Stored items from a collection:
★ ★ ★ ★

$ cat config.mk
export PLATFORM = sky130hd
export DESIGN_NAME = mmio_range_router
export DESIGN_NICKNAME = d
export VERILOG_FILES = /design/src/rtl/mmio_route_pkg.sv /design/src/rtl/mmio_route_regs.sv /design/src/rtl/mmio_window_match.sv /design/src/rtl/mmio_slice_pick.sv /design/src/rtl/mmio_range_router.sv
export SDC_FILE = /design/constraint.sdc
export NUM_CORES = 2
export LEC_CHECK = 0
export BUFFER_PORTS_ARGS = -buffer_cell sky130_fd_sc_hd__buf_2
export CAP_MARGIN = 10
export CORE_MARGIN = 5
export CORE_UTILIZATION = 55
export CTS_CLUSTER_SIZE = 16
export DETAILED_ROUTE_END_ITERATION = 7
export PLACE_DENSITY = 0.71
export SETUP_SLACK_MARGIN = 0.05
export SYNTH_ARGS = -nofsm -noshare
export SYNTH_HDL_FRONTEND = slang
export SYNTH_SLANG_ARGS = --single-unit
$ cat constraint.sdc
create_clock -name clk -period 9.6 [get_ports clk]
set_input_delay 2.4 -clock clk [delete_from_list [all_inputs] [get_ports clk]]
set_output_delay 2.4 -clock clk [all_outputs]
set_load 0.01 [all_outputs]
$ cat src/rtl/mmio_route_pkg.sv
package mmio_route_pkg;
  // register byte offsets; directed windows repeat at DIR_STRIDE
  localparam int unsigned DIR0_BASE_OFS  = 'h300;
  localparam int unsigned DIR0_MASK_OFS  = 'h308;
  localparam int unsigned DIR0_ROUTE_OFS = 'h310;
  localparam int unsigned DIR_STRIDE     = 'h018;
  localparam int unsigned DIST_BASE_OFS  = 'h360;
  localparam int unsigned DIST_MASK_OFS  = 'h368;
  localparam int unsigned DIST_ROUTE_OFS = 'h370;
endpackage

$ cat src/rtl/mmio_route_regs.sv
module mmio_route_regs
  import mmio_route_pkg::*;
#(
  parameter int NUM_DIR = 4,
  parameter int DW      = 32,
  parameter int RA_W    = 12
) (
  input  logic                          clk,
  input  logic                          rst_n,
  input  logic                          reg_we,
  input  logic [RA_W-1:0]               reg_addr,
  input  logic [DW-1:0]                 reg_wdata,
  output logic [DW-1:0]                 reg_rdata,
  output logic [NUM_DIR-1:0][DW-1:0]    dir_base,
  output logic [NUM_DIR-1:0][DW-1:0]    dir_mask,
  output logic [NUM_DIR-1:0][DW-1:0]    dir_route,
  output logic [DW-1:0]                 dist_base,
  output logic [DW-1:0]                 dist_mask,
  output logic [DW-1:0]                 dist_route
);
  localparam logic [RA_W-1:0] DB_OFS = RA_W'(DIST_BASE_OFS);
  localparam logic [RA_W-1:0] DM_OFS = RA_W'(DIST_MASK_OFS);
  localparam logic [RA_W-1:0] DR_OFS = RA_W'(DIST_ROUTE_OFS);

  for (genvar g = 0; g < NUM_DIR; g++) begin : g_dir
    localparam logic [RA_W-1:0] B_OFS = RA_W'(DIR0_BASE_OFS + g * DIR_STRIDE);
    localparam logic [RA_W-1:0] M_OFS = RA_W'(DIR0_MASK_OFS + g * DIR_STRIDE);
    localparam logic [RA_W-1:0] R_OFS = RA_W'(DIR0_ROUTE_OFS + g * DIR_STRIDE);
    logic [DW-1:0] base_q, mask_q, route_q;

    always_ff @(posedge clk) begin
      if (!rst_n) begin
        base_q  <= '0;
        mask_q  <= '0;
        route_q <= '0;
      end else if (reg_we) begin
        if (reg_addr == B_OFS) base_q  <= reg_wdata;
        if (reg_addr == M_OFS) mask_q  <= reg_wdata;
        if (reg_addr == R_OFS) route_q <= reg_wdata;
      end
    end

    assign dir_base[g]  = base_q;
    assign dir_mask[g]  = mask_q;
    assign dir_route[g] = route_q;
  end

  always_ff @(posedge clk) begin
    if (!rst_n) begin
      dist_base  <= '0;
      dist_mask  <= '0;
      dist_route <= '0;
    end else if (reg_we) begin
      if (reg_addr == DB_OFS) dist_base  <= reg_wdata;
      if (reg_addr == DM_OFS) dist_mask  <= reg_wdata;
      if (reg_addr == DR_OFS) dist_route <= reg_wdata;
    end
  end

  always_comb begin
    reg_rdata = '0;
    for (int i = 0; i < NUM_DIR; i++) begin
      if (reg_addr == RA_W'(DIR0_BASE_OFS + i * DIR_STRIDE))  reg_rdata = dir_base[i];
      if (reg_addr == RA_W'(DIR0_MASK_OFS + i * DIR_STRIDE))  reg_rdata = dir_mask[i];
      if (reg_addr == RA_W'(DIR0_ROUTE_OFS + i * DIR_STRIDE)) reg_rdata = dir_route[i];
    end
    if (reg_addr == DB_OFS) reg_rdata = dist_base;
    if (reg_addr == DM_OFS) reg_rdata = dist_mask;
    if (reg_addr == DR_OFS) reg_rdata = dist_route;
  end
endmodule

$ cat src/rtl/mmio_window_match.sv
module mmio_window_match #(
  parameter int AW = 32
) (
  input  logic [AW-1:0] addr,
  input  logic [AW-1:0] base,
  input  logic [AW-1:0] mask,
  output logic          hit,
  output logic [AW-1:0] offset,
  output logic [AW-1:0] len
);
  logic [AW-1:0] start;

  // bit 0 of base is the enable; the start is always even
  assign start  = {base[AW-1:1], 1'b0};
  assign len    = ~mask;
  assign offset = addr - start;
  assign hit    = base[0] && (addr >= start) && (offset <= len);
endmodule

$ cat src/rtl/mmio_slice_pick.sv
module mmio_slice_pick #(
  parameter int AW        = 32,
  parameter int NUM_PORTS = 8
) (
  input  logic [AW-1:0]                  offset,
  input  logic [AW-1:0]                  len,
  output logic                           found,
  output logic [$clog2(NUM_PORTS)-1:0]   port
);
  localparam int PW = $clog2(NUM_PORTS);
  localparam int WW = AW + PW + 1;

  logic [WW-1:0]        span_w, step_w, off_w;
  logic [NUM_PORTS-1:0] in_slice;

  assign span_w = WW'(len / AW'(NUM_PORTS));
  assign step_w = span_w + WW'(1);
  assign off_w  = WW'(offset);

  for (genvar n = 0; n < NUM_PORTS; n++) begin : g_slice
    logic [WW-1:0] lo;
    assign lo          = WW'(n) * step_w;
    assign in_slice[n] = (off_w >= lo) && (off_w <= lo + span_w);
  end

  always_comb begin
    found = |in_slice;
    port  = '0;
    for (int n = NUM_PORTS - 1; n >= 0; n--) begin
      if (in_slice[n]) port = PW'(n);
    end
  end
endmodule

$ cat src/rtl/mmio_range_router.sv
module mmio_range_router #(
  parameter int NUM_DIR   = 4,
  parameter int NUM_PORTS = 8,
  parameter int ADDR_W    = 32,
  parameter int REG_AW    = 12
) (
  input  logic                          clk,
  input  logic                          rst_n,
  input  logic                          reg_we,
  input  logic [REG_AW-1:0]             reg_addr,
  input  logic [ADDR_W-1:0]             reg_wdata,
  output logic [ADDR_W-1:0]             reg_rdata,
  input  logic                          in_valid,
  input  logic [ADDR_W-1:0]             in_addr,
  output logic                          out_valid,
  output logic                          out_hit,
  output logic [$clog2(NUM_PORTS)-1:0]  out_port,
  output logic                          out_directed
);
  localparam int PORT_W = $clog2(NUM_PORTS);

  logic [NUM_DIR-1:0][ADDR_W-1:0] dir_base, dir_mask, dir_route;
  logic [ADDR_W-1:0]              dist_base, dist_mask, dist_route;

  mmio_route_regs #(.NUM_DIR(NUM_DIR), .DW(ADDR_W), .RA_W(REG_AW)) u_regs (
    .clk       (clk),
    .rst_n     (rst_n),
    .reg_we    (reg_we),
    .reg_addr  (reg_addr),
    .reg_wdata (reg_wdata),
    .reg_rdata (reg_rdata),
    .dir_base  (dir_base),
    .dir_mask  (dir_mask),
    .dir_route (dir_route),
    .dist_base (dist_base),
    .dist_mask (dist_mask),
    .dist_route(dist_route)
  );

  logic [NUM_DIR-1:0] dir_hit;

  for (genvar g = 0; g < NUM_DIR; g++) begin : g_dwin
    logic [ADDR_W-1:0] off_unused, len_unused;
    mmio_window_match #(.AW(ADDR_W)) u_match (
      .addr  (in_addr),
      .base  (dir_base[g]),
      .mask  (dir_mask[g]),
      .hit   (dir_hit[g]),
      .offset(off_unused),
      .len   (len_unused)
    );
  end

  logic              dist_in;
  logic [ADDR_W-1:0] dist_off, dist_len;
  logic              slice_found;
  logic [PORT_W-1:0] slice_port;

  mmio_window_match #(.AW(ADDR_W)) u_dist_match (
    .addr  (in_addr),
    .base  (dist_base),
    .mask  (dist_mask),
    .hit   (dist_in),
    .offset(dist_off),
    .len   (dist_len)
  );

  mmio_slice_pick #(.AW(ADDR_W), .NUM_PORTS(NUM_PORTS)) u_slice (
    .offset(dist_off),
    .len   (dist_len),
    .found (slice_found),
    .port  (slice_port)
  );

  logic              nxt_hit, nxt_dir;
  logic [PORT_W-1:0] nxt_port;

  // distributed first, then directed windows from highest to lowest index
  always_comb begin
    nxt_hit  = 1'b0;
    nxt_dir  = 1'b0;
    nxt_port = '0;
    if (dist_in && slice_found) begin
      nxt_hit  = 1'b1;
      nxt_port = slice_port;
    end
    for (int i = NUM_DIR - 1; i >= 0; i--) begin
      if (dir_hit[i]) begin
        nxt_hit  = 1'b1;
        nxt_dir  = 1'b1;
        nxt_port = dir_route[i][PORT_W-1:0];
      end
    end
  end

  always_ff @(posedge clk) begin
    if (!rst_n) begin
      out_valid    <= 1'b0;
      out_hit      <= 1'b0;
      out_port     <= '0;
      out_directed <= 1'b0;
    end else begin
      out_valid <= in_valid;
      if (in_valid) begin
        out_hit      <= nxt_hit;
        out_port     <= nxt_port;
        out_directed <= nxt_dir;
      end
    end
  end
endmodule

# Word level (Yosys, flattened, before mapping)
# Index checks and enable logic that the tools add are counted.
# word_totals
reg_bits	486
inputBits	80
output_inout_bits	38
word_cells	154
# classes
n_addsub	13
multipliers	4
order_cmp	26
eq_ne	15
muxes	37
n_bitwise	5
reduce_logical	35
# op_table
operator	n
$mux 32	15
$add 36x29->36	7
$ge 32x36->1	7
$le 32x36->1	7
$eq 12x10->1 const B	15
$ge 32x32->1	5
$le 32x32->1	5
$not 32->32	5
$sub 32x32->32	5
$mul 3x36->36 const A	2
$mux 3	13
$mul 2x36->35 const A	1
$mul 2x36->36 const A	1
$ge 32x1->1 const B	1
$le 32x29->1	1
$add 29x1->30 const B	1
$reduce_and 2->1	15
$logic_and 1x1->1	19
$mux 1	9
$reduce_or 8->1	1

# Depth between registers and ports, before layout
# logic_depth
word_depth	19
depth_mapped	44
depth_no_buf	42

# Cells and area by module
# From an unflattened synthesis, not the netlist that was laid out.
# unflattened
cells_unflattened	8404
hier_area_um2	63886.3
# by_module_without_submodules
module	n_inst	cells_per_inst	area_each_um2	seq_area_each_um2
mmio_slice_pick	1	3419	26175.1	0.0
mmio_route_regs	1	2924	23387.4	9609.2
mmio_window_match at g_dwin[2].u_match ...	2	414	2887.8	0.0
mmio_window_match at g_dwin[0].u_match ...	2	404	2767.7	0.0
mmio_window_match at u_dist_match	1	386	2666.3	0.0
mmio_range_router	1	39	346.6	120.1

# Worst setup path after synthesis
# No wires, ideal clock.
# synth_path
kind	flip-flop to flip-flop
startpoint	register u_regs.dist_mask[3]
endpoint	register out_port[1]
setup_time_ns	0.075
t_arrival_ns	8.042
required_time_ns	9.525
setup_slack_ns	1.483
stages_incl_launch_ff	42
n_path_buf	3
synth_period_minus_slack_ns	8.117
path_cell_list	dfxtp_1 > buf_6 > inv_1 > ha_1 > nor3b_2 > clkbuf_1 > nand2_1 > ha_1 > clkbuf_1 > xor2_1 > ha_1 > ha_1 > or3_1 > o21ai_0 > o21bai_1 > a21o_1 > a21o_1 > a211oi_1 > (+6 left out) > a21o_1 > a21oi_1 > nand2_1 > a21oi_1 > o21ai_0 > xnor2_1 > ha_1 > a21o_1 > a21o_1 > a21oi_1 > o211ai_1 > a211o_1 > nand3_1 > a41o_1 > o2bb2ai_2 > a211oi_1 > o31a_1 > o22ai_1
# synth_between
elab_chain_len	19
elab_cells_between_ends	53
classes_between	add/sub: 8; mul: 4; order compare: 16; mux: 13; bitwise: 1; reduce/logical: 11
# synth_rtl
element	line	rtl
from (decl)	mmio_route_regs.sv:18	output logic [DW-1:0] dist_mask,
from (signal assigned)	mmio_route_regs.sv:55	if (reg_addr == DM_OFS) dist_mask <= reg_wdata;
$not 32->32 (*)	mmio_window_match.sv:15	assign len = ~mask;
$add 29x1->30	mmio_slice_pick.sv:17	assign step_w = span_w + WW'(1);
$mul 3x36->36	mmio_slice_pick.sv:22	assign lo = WW'(n) * step_w;
$add 36x29->36	mmio_slice_pick.sv:23	assign in_slice[n] = (off_w >= lo) && (off_w <= lo + span_w);
$le 32x36->1	mmio_slice_pick.sv:23	
$logic_and 1x1->1	mmio_slice_pick.sv:23	
$mux 3 (8 in a row)	mmio_slice_pick.sv:30	if (in_slice[n]) port = PW'(n);
$mux 3 (*)	mmio_range_router.sv:83	if (dist_in && slice_found) begin
$mux 3 (*) (4 in a row)	mmio_range_router.sv:88	if (dir_hit[i]) begin
to (signal assigned)	mmio_range_router.sv:106	out_port <= nxt_port;
to (decl)	mmio_range_router.sv:17	output logic [$clog2(NUM_PORTS)-1:0] out_port,
# Every way passes the cells marked *; elsewhere a longest branch is shown, timed or not.
# A chain may end at the register's enable or synchronous reset.

# Worst setup path after layout
# layout_path
startpoint	input in_addr[1]
endpoint	register out_port[2]
# layout_between
elab_chain_len	16
elab_cells_between_ends	64
classes_between	add/sub: 5; order compare: 26; mux: 13; reduce/logical: 20
# layout_rtl
element	line	rtl
from (decl)	mmio_range_router.sv:14	input logic [ADDR_W-1:0] in_addr,
$sub 32x32->32	mmio_window_match.sv:16	assign offset = addr - start;
$ge 32x36->1 / $le 32x36->1 (equally long branches)	mmio_slice_pick.sv:23	
$logic_and 1x1->1	mmio_slice_pick.sv:23	
$mux 3 (8 in a row)	mmio_slice_pick.sv:30	
$mux 3	mmio_range_router.sv:83	
$mux 3 (3 in a row)	mmio_range_router.sv:88	
$mux 3 (*)	mmio_range_router.sv:88	
# Marks and branches as above.

==> impl_metrics.ini <==
[status]
status = finished clean

[routing]
vias = 57220
wl_per_cell_um = 23.51
antenna_left = 0
routed_wl_um = 211100
routed_via_density = 6.373
first_pass_iters = 6
drc = 0
drtIter0Drc = 4885

[timing]
slew_headroom_pct = 18.51
tns_ns = 0
setup_violations = 0
period_share_pct = 95.17
finalHoldViolCount = 0
worstMarginPinSlew_ns = 1.211
finalCriticalPeriod_ns = 9.136
finClkSkew_ns = 0.01205
clock.fmax_mhz = 109.5
rsz0062_at_grt = false
slew_violations = 0

[setup_path]
critPathLaunchType = input port
cp.arrival_ns = 9.64
worstSetupPathType = input port to register
slowest_delay_ns = 1.05
slowest_stage = nor4_1
critical_path.most_common_cell = a21oi_1
crit_fanout = 4
crit_required_ns = 10.11
end_kind = register

[synthesis]
synth_top_area_share_pct = 23.78
syn-instance-count = 7532
ys.flop_type = dfxtp_1
async_reset_ff_share_pct = 0
ys_seq_elements = 486
avgSynthCellArea_um2 = 7.439
yosys-top-cells-area = ha_1 24%, dfxtp_1 17%, a21oi_1 9.0%
synth_edf_count = 0
ys_types = 93
yosysWarnings = 0
netlist_area_um2 = 56030
synth_fp_nets = 8715
ys_seq_area_share_pct = 17.36
yosysTopAreaCell = ha_1

[global_routing]
grt_pass1_vias = 55970
grt_usage_pct = 37.19
grt_pass1_wl_um = 316000
grt_max_degree = 128
antenna_found_initial = 10
grt_overflow = 0

[die]
fp-row-count = 117
io_pins = 118
coreArea_um2 = 101400
initial_core_util_pct = 55.23
die-area_um2 = 108400
die_y_um = 329.2
die_x_um = 329.2

[clock_tree]
cts_tree = done
cts_inserted_buffers = 46
root_buffer = clkbuf_16
clock_latency_ns = 0.59
htreeDepth = 2
path_clk_slew_ns = 0.07
cts_buffer_depth = 3
cts_sinks = 486

[final_layout]
final_common_cell = nand2_1
drive_above_1_share_pct = 6.257
area_growth_pct = 7.737
seq_area_um2 = 9729
layout_common_cells = 1273 x nand2_1, 1059 x ha_1, 996 x a21oi_1, 486 x dfxtp_1, 471 x inv_1
nFillCells = 9494
fin_nets = 8757
multi_input_area_um2 = 43740

[power]
ir_drop_mv = 0.1604
power_density_nw_per_um2 = 87.56
power_mw = 5.286
p_leak_nw = 27.37

[placed_design]
io_buffers = 117
gp_congestion = 1.043
dp_hpwl_um = 167900

[job]
drv_cap = 0

[hold_path]
hold_class = register to register
[critical path: cells and delay by family]
family | cells | cell delay (ns)
adders and majority gates | 3 | 0.88
and+or+nand+nor | 6 | 2.23
AOI/OAI and AO/OA | 17 | 3.48
buffers and inverters | 4 | 0.59
xor gates and xnor gates | 1 | 0.09
[worst paths after layout]
kind	startpoint	end	slack [ns]	cells after the start
worst max-delay path	in_addr[1]	out_port[2]$_SDFFE_PN0P_	0.46	31
worst min-delay path	u_regs.g_dir[1].route_q[15]$_SDFFE_PN0P_	u_regs.g_dir[1].route_q[15]$_SDFFE_PN0P_	0.45	2
worst max register to register	u_regs.dist_mask[3]$_SDFFE_PN0P_	out_port[1]$_SDFFE_PN0P_	0.54	37
worst min register to register	u_regs.g_dir[1].route_q[15]$_SDFFE_PN0P_	u_regs.g_dir[1].route_q[15]$_SDFFE_PN0P_	0.45	2
[metrics by stage]
step | hold WS, ns | util (%) | std cells | setup slack [ns] | instance area, um2
after floorplan | 0.4314 | - | 7532 | 1.483 | 56030
after global placement | 0.4387 | 57.75 | 8882 | 0.2000 | 58590
after detailed placement | 0.4425 | 57.75 | 8882 | 0.1298 | 58590
after CTS | 0.4513 | 59.30 | 8963 | 0.2692 | 60160
after global routing | 0.4685 | 59.50 | 8977 | 0.01917 | 60360
final | 0.4540 | 59.50 | 8978 | 0.4641 | 60370
[per-layer routing]
| metal | vias to the layer above | track usage [%] | routed length [um] |
|---|---|---|---|
| met3 | 717 | 4.351 | 14560 |
| met5 | - | 0 | 27 |
| met4 | 4 | 30.43 | 21070 |
| met2 | 2443 | 64.18 | 98020 |
| li1 | 27170 | - | - |
| met1 | 26890 | 41.23 | 77420 |
[final cells by class]
cell class,count,area share [%]
clock buffer,64,2.241
clock inverter,17,0.3689
tap,1368,2.835
antenna,3,0.01244
inverter,478,3.018
sequential,486,16.12
multi-input combinational,6286,72.46
timing repair buffer,276,2.947
[cell usage after synthesis (68+ instances only)]
library cell	instances
dfxtp_1	486
xor2_1	157
nor2b_1	84
inv_1	476
a21o_1	337
o21ai_0	315
a31oi_1	70
nand3_1	163
nand4_1	150
a22oi_1	68
nor2_1	326
nor3_1	99
a21oi_1	1003
clkbuf_1	272
nand2_1	1280
o21bai_1	70
ha_1	1065
nand2b_1	70
o21a_1	90
xnor2_1	273
[flip-flops by register name (all words and copies together) (netlist names)]
name	count
u_regs.g_dir.base_q	128
u_regs.g_dir.mask_q	128
u_regs.g_dir.route_q	128
u_regs.dist_base	32
u_regs.dist_mask	32
u_regs.dist_route	32
out_port	3
out_directed	1
out_hit	1
out_valid	1
[cells by family (layout without fill, tap and decap cells)]
| kind of cell | after synthesis | in the layout | synth area share (%) |
|---|---|---|---|
| mux | 6 | 6 | 0.1094 |
| other cells | 0 | 3 | 0 |
| compound gates | 2342 | 2342 | 26.05 |
| flops | 486 | 486 | 17.36 |
| buf+inv | 760 | 835 | 5.138 |
| simple gates | 2402 | 2402 | 19.42 |
| xor+xnor | 430 | 430 | 6.721 |
| fa+ha+maj | 1106 | 1106 | 25.19 |
[where the power goes]
part | switching, mW | internal, mW | total, mW | leakage, nW
Sequential | 0.00211 | 2.02 | 2.02 | 3.91
Combinational | 0.813 | 0.481 | 1.29 | 22.7
Clock | 0.856 | 1.12 | 1.97 | 0.774
Total | 1.67 | 3.61 | 5.29 | 27.4
[timing repair]
action,4_1_cts,5_1_grt
setup endpoints to repair,0,4
buffers inserted,0,12
endpoints found under the hold margin,0,0
resized for setup,0,29
hold buffers,0,0
Power figures use the tool's default switching activity.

★ ★ ★ ★

Assignment:
Every line above that includes the word "flops" should be listed.

Exercise output:
[flip-flops by register name (all words and copies together) (netlist names)]
| flops | 486 | 486 | 17.36 |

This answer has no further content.